Vanessa Kosoy comments on How important are MDPs for AGI (Safety)?

Vanessa Kosoy Mar 29, 2020, 1:28 PM
LW: 2 AF: 1
AF

Regarding regret bounds, I don’t think regret bounds are realistic for an AGI, unless it queried an optimal teacher for every action (which would make it useless). In the real world, no actions are recoverable, and any time picks an action on its own, we cannot be sure it is acting optimally.

First, you can have a subjective regret bound which doesn’t require all actions to be recoverable (it does require some actions to be approximately recoverable, which is indeed the case in the real world).

Second, dealing rationally with non-recoverable actions should still translate into mathematical conditions some of which might still look like sort of regret bounds, and in any case finite MDPs are a natural starting point for analyzing them.

Third, checking regret bounds for priors in which all actions are recoverable serves as a sanity test for candidate AGI algorithms. It is not a sufficient desideratum, but I do think it is necessary.

But I think many of the difficulties with general intelligence are not captured in the simple setting

I agree that some of the difficulties are not captured. I am curious whether you have more concrete examples in mind than what you wrote in the post?

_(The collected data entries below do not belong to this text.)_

Source: an optimization exercise on an open RTL-to-GDS flow (aim: small area). Production flows keep margins and buffers that such runs may drop. Only simulation tests tie the RTL to the original design; equivalence was not proved. Power is estimated from default activity; no workload was simulated.

## uart_top
module uart_top(
	input clk,
	input wire rst,
	input wire uart_rx,
	output wire uart_tx,
	output wire[3:0] led
    );
wire [11:0] cnt;
wire        tick;
wire        tick0;
wire [4:0]  u;
wire        txstart;
wire        clr;
wire [7:0]  q;
uart_rx UART_RX (
	.clock    (clk),
	.i_rst    (rst),
	.i_rx     (uart_rx),
	.o_cnt    (cnt),
	.o_tick   (tick),
	.o_tick0  (tick0),
	.o_u      (u),
	.o_txstart(txstart)
	);
filter LPF (
	.clock   (clk),
	.i_rst   (rst),
	.i_rx    (uart_rx),
	.i_clr   (clr),
	.i_cnt   (cnt),
	.i_u     (u),
	.o_q     (q)
	);
uart_tx UART_TX (
	.clock    (clk),
	.i_rst    (rst),
	.i_tick   (tick),
	.i_tick0  (tick0),
	.i_start  (txstart),
	.i_data   (q),
	.o_tx     (uart_tx),
	.o_led    (led),
	.o_clr    (clr)
	);
endmodule
export LEC_CHECK = 0
export CAP_MARGIN = 20
export CORE_MARGIN = 2
export CORE_UTILIZATION = 65
export SLEW_MARGIN = 20
create_clock -name core_clock -period 20.0 [get_ports {clk}]
standard.sh (not shown) runs the stock make flow with config.mk's settings and CLKGATE_MAP_FILE= SYNTH_SCRIPT=/design/flow/synth_recipe.tcl, a recipe that flattens the netlist after the stock synthesis.
==> flow/flow/run.sh <==
#!/bin/bash
# The standard layout with two changes:
#  - synthesis is the standard synthesis script with ABC mapping for area
#    (flow/abc_area.tcl); registers are mapped before ABC and are unchanged;
#  - clock tree synthesis adds no dummy loads.
# Each tool's log is under orfs/logs/; this script's own output goes to
# standard.log.
set -euo pipefail
{ head -n 1 synth_recipe.tcl; cat flow/abc_area.tcl; tail -n +2 synth_recipe.tcl; } > flow_synth.tcl
sed "s#SYNTH_SCRIPT=[^ ]*synth_recipe.tcl#SYNTH_SCRIPT=$PWD/flow_synth.tcl#" standard.sh > flow_standard.sh
grep -q "SYNTH_SCRIPT=$PWD/flow_synth.tcl" flow_standard.sh
export CTS_ARGS="-sink_clustering_enable -repair_clock_nets -dont_use_dummy_load -buf_list sky130_fd_sc_hd__clkbuf_4 -sink_clustering_size 12 -sink_clustering_max_diameter 40"
bash flow_standard.sh > standard.log 2>&1
==> flow/flow/abc_area.tcl <==
# Map with ABC's own default script for the library instead of ORFS's
# delay-driven script (and without its -D target), which trades area for depth.
proc abc {args} {
  set out {}
  set skip 0
  foreach a $args {
    if {$skip} { set skip 0; continue }
    if {$a eq "-script" || $a eq "-D"} { set skip 1; continue }
    lappend out $a
  }
  yosys abc {*}$out
}
The starting point passed the timing, design-rule and antenna checks.
Rerun with:
==> flow/flow/run.sh (replaced) <==
#!/bin/bash
# The standard layout (standard.sh) with these changes:
#  - synthesis is the standard synthesis script, with ABC mapping for area
#    (flow/abc_area.tcl, flow/abc.script); registers are mapped before ABC and
#    are unchanged;
#  - clock tree synthesis uses clkbuf_4 in small clusters and adds no dummy
#    loads;
#  - port buffers are buf_1.
# Each tool's log is under orfs/logs/; this script's own output goes to
# standard.log.
set -euo pipefail
{ head -n 1 synth_recipe.tcl; sed "s#@ABC_SCRIPT@#$PWD/flow/abc.script#" flow/abc_area.tcl; tail -n +2 synth_recipe.tcl; } > flow_synth.tcl
sed "s#SYNTH_SCRIPT=[^ ]*synth_recipe.tcl#SYNTH_SCRIPT=$PWD/flow_synth.tcl#" standard.sh > flow_standard.sh
grep -q "SYNTH_SCRIPT=$PWD/flow_synth.tcl" flow_standard.sh
export CTS_ARGS="-sink_clustering_enable -repair_clock_nets -dont_use_dummy_load -buf_list sky130_fd_sc_hd__clkbuf_4 -sink_clustering_size 13 -sink_clustering_max_diameter 40"
export BUFFER_PORTS_ARGS="-buffer_cell sky130_fd_sc_hd__buf_1"
bash flow_standard.sh > standard.log 2>&1
==> flow/flow/abc.script (new file) <==
strash
&get -n
&fraig -x
&put
scorr
dc2
strash
&get -n
&dch -f
&nf -R 1000
&put
topo
==> flow/flow/abc_area.tcl (replaced) <==
# Map with an area-oriented ABC script (flow/abc.script, whose path run.sh
# puts in place of @ABC_SCRIPT@) instead of ORFS's delay-driven script and its
# -D target.
proc abc {args} {
  set out {}
  set skip 0
  foreach a $args {
    if {$skip} { set skip 0; continue }
    if {$a eq "-script" || $a eq "-D"} { set skip 1; continue }
    lappend out $a
  }
  yosys abc {*}$out -script @ABC_SCRIPT@
}
- The new run ran to the end with no violations
- power falls by 0.89%
- synthesized cell count falls by 1.0%
- fmax rises by 4.7%
- final area falls by 1.4%

==> afterwards: timing with drivers on the ports <==
The results above use ideal ports. As a check the final layouts listed here were re-extracted and re-timed, cells and wires unchanged.
Step 1: set_driving_cell puts a clkbuf_16 on clk and a buf_2 on each other input, an assumption about the parent block.
Step 2 times the ports against the registers' clock, not the clock port: input delays grow and output delays shrink by t, the midpoint of the rising clock arrivals with the driver on.
Three values: no drivers, after step 1, after step 2; two values: the first two.
run	t (ns)	slack for setup (ns)	worst setup path at the end	cell pins on the clock port's net
the first run	0.653	13.694 / 13.656 / 14.309	register to output	1
the second run	0.647	13.980 / 13.946 / 14.592	register to output	1
After both steps every run listed still meets setup and hold.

I don’t quite know what to think of continuous MDPs. I’ll wildly and informally conjecture that if the state space is compact, and if the transitions are Lipschitz continuous with respect to the state, it’s not a whole lot more powerful than the finite-state MDP formalism.

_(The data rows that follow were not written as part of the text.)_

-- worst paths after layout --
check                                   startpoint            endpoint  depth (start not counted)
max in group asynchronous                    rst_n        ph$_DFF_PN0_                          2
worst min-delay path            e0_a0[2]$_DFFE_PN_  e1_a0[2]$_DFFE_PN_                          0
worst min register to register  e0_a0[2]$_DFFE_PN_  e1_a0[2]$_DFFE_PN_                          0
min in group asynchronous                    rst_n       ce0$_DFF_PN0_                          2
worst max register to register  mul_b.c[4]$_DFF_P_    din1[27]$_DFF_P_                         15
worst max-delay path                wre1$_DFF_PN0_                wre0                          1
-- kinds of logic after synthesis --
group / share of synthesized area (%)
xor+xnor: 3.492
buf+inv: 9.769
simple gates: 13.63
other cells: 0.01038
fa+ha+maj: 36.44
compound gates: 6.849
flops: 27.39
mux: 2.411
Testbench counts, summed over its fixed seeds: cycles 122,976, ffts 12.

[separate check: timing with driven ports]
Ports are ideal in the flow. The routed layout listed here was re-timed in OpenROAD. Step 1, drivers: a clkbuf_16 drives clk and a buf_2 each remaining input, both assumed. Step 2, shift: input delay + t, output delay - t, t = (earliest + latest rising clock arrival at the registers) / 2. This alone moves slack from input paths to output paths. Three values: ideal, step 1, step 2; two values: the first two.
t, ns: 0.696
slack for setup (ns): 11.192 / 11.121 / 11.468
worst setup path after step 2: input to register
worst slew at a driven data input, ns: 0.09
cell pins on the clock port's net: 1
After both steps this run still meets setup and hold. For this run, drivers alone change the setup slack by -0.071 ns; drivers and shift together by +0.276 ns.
Source: an optimization exercise on an open RTL-to-GDS flow (aim: small area, a short achievable clock period and few clock cycles per item). Production flows keep margins and buffers that such runs may drop.
At most, simulation tests tie the RTL to the original design; equivalence was not proved.
Power is estimated from default activity; no workload was simulated.

==> flow/design.v (excerpt) <==
module TopModule
#(
      parameter integer   AXI_DATA_WIDTH	  = 32
    , parameter integer   AXI_ADDR_WIDTH	  = 8
)
(
    input  logic                              clk
  , input  logic                              areset_n
  , input  logic [AXI_ADDR_WIDTH - 1 : 0]     S00_AXI_AWADDR
  , input  logic                              S00_AXI_AWVALID
  , output logic                              S00_AXI_AWREADY
  , input  logic [AXI_DATA_WIDTH - 1 : 0]     S00_AXI_WDATA
  , input  logic [(AXI_DATA_WIDTH/8)-1 : 0]   S00_AXI_WSTRB
  , input  logic                              S00_AXI_WVALID
  , output logic                              S00_AXI_WREADY
  , output logic [1 : 0]                      S00_AXI_BRESP
  , output logic                              S00_AXI_BVALID
  , input  logic                              S00_AXI_BREADY
  , input  logic [AXI_ADDR_WIDTH - 1 : 0]     S00_AXI_ARADDR
  , input  logic                              S00_AXI_ARVALID
  , output logic                              S00_AXI_ARREADY
  , output logic [AXI_DATA_WIDTH - 1 : 0]     S00_AXI_RDATA
  , output logic [1 : 0]                      S00_AXI_RRESP
  , output logic                              S00_AXI_RVALID
  , input  logic                              S00_AXI_RREADY
);
Size: about 2200 cells after synthesis, roughly 25000 sq um of cells after synthesis.
==> module S00_AXI, before the edit <==
module S00_AXI
#(
	  parameter integer AXI_DATA_WIDTH	= 32
	, parameter integer AXI_ADDR_WIDTH	= 8
	, parameter integer AXI_REGS_COUNT	= 20
)
(
	  input  logic                              AXI_ACLK
	, input  logic                              AXI_ARESETN
	, input  logic [AXI_ADDR_WIDTH - 1 : 0]     AXI_AWADDR
	, input  logic                              AXI_AWVALID
	, output logic                              AXI_AWREADY
	, input  logic [AXI_DATA_WIDTH - 1 : 0]     AXI_WDATA
	, input  logic [(AXI_DATA_WIDTH/8)-1 : 0]   AXI_WSTRB
	, input  logic                              AXI_WVALID
	, output logic                              AXI_WREADY
	, output logic [1 : 0]                      AXI_BRESP
	, output logic                              AXI_BVALID
	, input  logic                              AXI_BREADY
	, input  logic [AXI_ADDR_WIDTH - 1 : 0]     AXI_ARADDR
	, input  logic                              AXI_ARVALID
	, output logic                              AXI_ARREADY
	, output logic [AXI_DATA_WIDTH - 1 : 0]     AXI_RDATA
	, output logic [1 : 0]                      AXI_RRESP
	, output logic                              AXI_RVALID
	, input  logic                              AXI_RREADY
);
	localparam integer NBYTES = AXI_DATA_WIDTH/8;
	assign AXI_AWREADY = 1'b1;
	assign AXI_WREADY  = 1'b1;
	assign AXI_ARREADY = 1'b1;
	assign AXI_BRESP   = 2'b00;
	assign AXI_RRESP   = 2'b00;
	logic                          aw_got, w_got, commit, bvalid;
	logic [AXI_REGS_COUNT - 1 : 0] wrow;
	logic [NBYTES - 1 : 0]         wstrb;
	logic aw_ok, w_ok;
	assign aw_ok = aw_got | AXI_AWVALID;
	assign w_ok  = w_got  | AXI_WVALID;
	always_ff @(posedge AXI_ACLK)
	begin
		if (!AXI_ARESETN)
		begin
			aw_got <= 1'b0;
			w_got  <= 1'b0;
			bvalid <= 1'b0;
		end
		else
		begin
			aw_got <= aw_ok & ~w_ok;
			w_got  <= w_ok & ~aw_ok;
			bvalid <= bvalid ? ~AXI_BREADY : (aw_ok & w_ok);
		end
	end
	assign AXI_BVALID = bvalid;
	always_ff @(posedge AXI_ACLK)
	begin
		if (!AXI_ARESETN)
		begin
			commit <= 1'b1;
			wrow   <= '1;
			wstrb  <= '1;
		end
		else
		begin
			commit <= aw_ok & w_ok;
			if (!aw_got)
				for (integer i = 0; i < AXI_REGS_COUNT; i = i + 1)
					wrow[i] <= (AXI_AWADDR[6:2] == i);
			if (!w_got) wstrb <= AXI_WSTRB;
		end
	end
	logic [AXI_DATA_WIDTH - 1 : 0] regs_n [AXI_REGS_COUNT];
	logic [AXI_DATA_WIDTH - 1 : 0] rdata;
	logic [AXI_DATA_WIDTH - 1 : 0] wdata_n;
	assign wdata_n = ~rdata;
	genvar r, b;
	generate
		for (r = 0; r < AXI_REGS_COUNT; r = r + 1)
		begin : g_row
			for (b = 0; b < NBYTES; b = b + 1)
			begin : g_byte
				logic ld;
				logic [7:0] nxt;
				assign ld = commit & wrow[r] & wstrb[b];
				for (genvar i = 0; i < 8; i = i + 1)
				begin : g_bit
					AO22 u_ao (.a(ld), .b(wdata_n[b*8+i]), .c(~ld), .d(regs_n[r][b*8+i]), .y(nxt[i]));
				end
				always_ff @(posedge AXI_ACLK) regs_n[r][b*8 +: 8] <= nxt;
			end
		end
	endgenerate
	logic                          rvalid, rvalid_o;
	logic                          rvalid_n;
	assign rvalid_n = AXI_ARESETN & (rvalid ? ~AXI_RREADY : AXI_ARVALID);
	always_ff @(posedge AXI_ACLK) rvalid <= rvalid_n;
	OUTREG u_rvalid_o (.clk(AXI_ACLK), .d(rvalid_n), .q(rvalid_o));
	logic [3:0]                    lo;
	logic [7:0]                    hi;
	logic [AXI_REGS_COUNT - 1 : 0] rsel_n;
	DEC2  u_lo (.a(AXI_ARADDR[3:2]), .y(lo));
	DEC3H u_hi (.a(AXI_ARADDR[6:4]), .en(AXI_ARVALID), .y(hi));
	for (genvar i = 0; i < AXI_REGS_COUNT; i = i + 1)
	begin : g_rsel
		NAND2 u_nand (.a(hi[i / 4]), .b(lo[i % 4]), .y(rsel_n[i]));
	end
	logic hold;
	assign hold = rvalid | w_got;
	for (genvar i = 0; i < AXI_DATA_WIDTH; i = i + 1)
	begin : g_rbit
		logic [11:0] t;
		for (genvar j = 0; j < 10; j = j + 1)
		begin : g_pair
			OAI22 u_oai (.a(rsel_n[2*j]), .b(regs_n[2*j][i]), .c(rsel_n[2*j+1]), .d(regs_n[2*j+1][i]), .y(t[j]));
		end
		AND2 u_hold (.a(hold), .b(rdata[i]), .y(t[10]));
		AND2 u_wr (.a(AXI_WVALID), .b(AXI_WDATA[i]), .y(t[11]));
		logic rnext;
		OR12 u_or (.a(t), .y(rnext));
		always_ff @(posedge AXI_ACLK) rdata[i] <= rnext;
	end
	assign AXI_RDATA  = rdata;
	assign AXI_RVALID = rvalid_o;
endmodule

This seems wrong to me. Can you elaborate what do you mean by “powerful” in this context? Continuous MDPs definitely describe a large variety of environments that cannot be captured by a finite state MDP, at least not without approximations. Solving continuous MDPs can also be much more difficult than finite state MDPs. For example, any POMDP can be made into a continuous MDP by treating beliefs as states, and finding the optimal policy for a POMDP is PSPACE-hard (as opposed to the case of finite state MDPs which is P-easy).

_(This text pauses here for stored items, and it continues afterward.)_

What follows belongs to an exercise in optimizing a design on an open flow for small area and a short achievable clock period; a production flow would make more cautious choices. The RTL was checked by simulation tests, not by an equivalence proof against the original design.

### flow/flow/run.sh
#!/bin/bash
# The standard layout flow with these changes in how the layout is made (the
# clock period and the constraints stay the design's): the ports are buffered
# with buf_2 cells, and clock tree synthesis adds no dummy loads. The make
# output goes to standard.log; each ORFS step keeps its own log under orfs/logs.
set -euo pipefail
bash standard.sh SETUP_SLACK_MARGIN=5 \
    "BUFFER_PORTS_ARGS=-buffer_cell sky130_fd_sc_hd__buf_2" \
    "CTS_ARGS=-sink_clustering_enable -repair_clock_nets -dont_use_dummy_load -buf_list sky130_fd_sc_hd__clkbuf_8 -sink_clustering_size 20 -sink_clustering_max_diameter 60" \
    finish > standard.log 2>&1
### flow/standard.sh
#!/bin/bash
# synth_recipe.tcl (not shown) runs the flow's synth.tcl, then flattens the netlist and writes it again
# the make line also repeats each setting of config.mk as NAME=value (left out here)
make -C /OpenROAD-flow-scripts/flow DESIGN_CONFIG=/design/flow/config.mk WORK_HOME=/design/flow/orfs CLKGATE_MAP_FILE= SYNTH_SCRIPT=/design/flow/synth_recipe.tcl "${@:-finish}"
### flow/config.mk
export PLATFORM = sky130hd
export DESIGN_NAME = matrix_multiplier
export DESIGN_NICKNAME = matrix_multiplier
export VERILOG_FILES = /design/flow/design.v
export SDC_FILE = /design/flow/constraint.sdc
export NUM_CORES = 4
export LEC_CHECK = 0
export CAP_MARGIN = 20
export CORE_MARGIN = 2
export CORE_UTILIZATION = 40
export CTS_BUF_LIST = sky130_fd_sc_hd__clkbuf_8
export CTS_CLUSTER_DIAMETER = 60
export CTS_CLUSTER_SIZE = 20
export PLACE_DENSITY = 0.8
export SLEW_MARGIN = 20
export SYNTH_HIERARCHICAL = 1
export SYNTH_MINIMUM_KEEP_SIZE = 0
### flow/constraint.sdc
create_clock -name core_clock -period 8.0 [get_ports {clk}]
set_input_delay 1.6000 -clock core_clock [delete_from_list [all_inputs] [get_ports {clk}]]
set_output_delay 1.6000 -clock core_clock [all_outputs]
set_load 0.01 [all_outputs]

But the upshot of those MDP techniques is mainly to not search through same plans twice, and if we have an advanced agent that is managing to not evaluate many plans even once, I think there’s a good chance that we’ll get for free the don’t-evaluate-plans-twice behavior.

I guess that you might be thinking exclusively of algorithms that have something like a uniform prior over transition kernels. In this case there is obviously no way to learn about a state without visiting it. But we can also consider algorithms with more sophisticated priors and get much faster learning rates (if the environment is truly sampled from this prior ofc). The best example is, I think, the work of Osband and Van Roy where a regret bound is derived that scales with a certain dimension parameter of the hypothesis space (that can be much smaller than the number of states and actions), work on which I continued to build.